I was counsel on a matter where my 18-year-old client was charged with robbery with a restricted firearm. He was arrested with the gun less than five minutes after he committed the robbery. My client was young. He did not have a criminal record. During his time released on bail, he had taken meaningful steps to find employment and became involved with his local community. He never breached his bail.

Knowing that his charge had a five-year mandatory minimum, there was no real benefit in entering an early plea. The matter eventually made its way into the superior court and a four-week judge and jury trial was scheduled. It became apparent that my client had great rehabilitative prospects, and that a sentence shorter than five years would be appropriate. Eventually my client pled guilty to a lesser, related firearm charge so as to avoid the five-year mandatory minimum.

That disposition required substantial creativity from me, the Crown and the judge to find a way around the mandatory minimum, and doing so required additional resources to fight the charges, which drained valuable public resources. Without mandatory minimums, certain matters can be resolved in a timely manner. That prevents the court having to block off lengthy trials and prelims. Ultimately, it can alleviate the pressures that the courts are facing, especially during the current COVID-19 backlog.

I'll turn to my second point regarding immigration. Serious criminality can result in mandatory deportation. A sentence over six months is considered serious criminality. For the benefit of the court's information, oftentimes an accused person will actually end up spending a longer period of time in custody than is actually ever formally recorded. For example, if all parties agree that a nine-month sentence is appropriate and the individual has already spent four months in custody, often the judges will be explicitly asked not to note down the pre-sentence custody and simply sentence the individual to a further five months, and in doing so keeping the formal sentence noted on the information under six months. Mandatory minimums prevent any such discussions.

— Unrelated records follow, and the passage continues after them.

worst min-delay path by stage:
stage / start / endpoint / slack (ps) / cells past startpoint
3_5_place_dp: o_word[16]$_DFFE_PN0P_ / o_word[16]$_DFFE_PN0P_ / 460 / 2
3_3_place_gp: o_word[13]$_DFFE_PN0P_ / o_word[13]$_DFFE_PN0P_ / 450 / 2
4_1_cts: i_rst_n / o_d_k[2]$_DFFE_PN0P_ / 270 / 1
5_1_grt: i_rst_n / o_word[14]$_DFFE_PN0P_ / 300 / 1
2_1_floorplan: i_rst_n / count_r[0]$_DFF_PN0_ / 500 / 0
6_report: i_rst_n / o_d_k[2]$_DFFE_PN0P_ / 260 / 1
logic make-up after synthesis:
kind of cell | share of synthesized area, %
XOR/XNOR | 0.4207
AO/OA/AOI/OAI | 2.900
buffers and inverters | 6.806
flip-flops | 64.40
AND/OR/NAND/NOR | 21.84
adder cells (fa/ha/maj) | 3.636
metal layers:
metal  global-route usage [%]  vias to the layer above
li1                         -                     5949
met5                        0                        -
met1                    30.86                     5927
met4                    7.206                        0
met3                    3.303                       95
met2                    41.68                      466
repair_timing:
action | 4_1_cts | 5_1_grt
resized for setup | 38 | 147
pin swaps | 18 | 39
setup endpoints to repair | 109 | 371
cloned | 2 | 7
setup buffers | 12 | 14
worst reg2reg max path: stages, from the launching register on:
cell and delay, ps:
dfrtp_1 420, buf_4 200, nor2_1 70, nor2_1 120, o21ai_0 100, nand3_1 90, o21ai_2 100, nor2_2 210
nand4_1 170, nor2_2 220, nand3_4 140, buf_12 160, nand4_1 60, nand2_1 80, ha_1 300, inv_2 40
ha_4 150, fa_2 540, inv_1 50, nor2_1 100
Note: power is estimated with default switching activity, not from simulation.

Courts are asked to consider immigration consequences when determining a fit sentence. Asians will often fall under a wide range of status in Canada, from being a visitor to holding either a work or student visa to being a permanent resident. Being charged with a criminal offence can greatly affect their immigration status. Mandatory minimums increase resistance in both the criminal courts and the immigration system. Clients have to fight both.

An informed member of the community would want judges to be able to have fair and open-minded discussions to consider the greater impact on the individual, their immigration status in Canada, and how deportation can then affect the lived realities of any of the dependents who they possibly care for.

Bill C-5 is not about being soft on crime. Those deserving of a long jail sentence will continue to get serious custodial time.

In addition to addressing the over-incarceration of people of colour and aboriginal offenders, Bill C-5 is about giving judges the discretion to ensure that justice is served in a proportionate manner.

Thank you, everybody, for your time.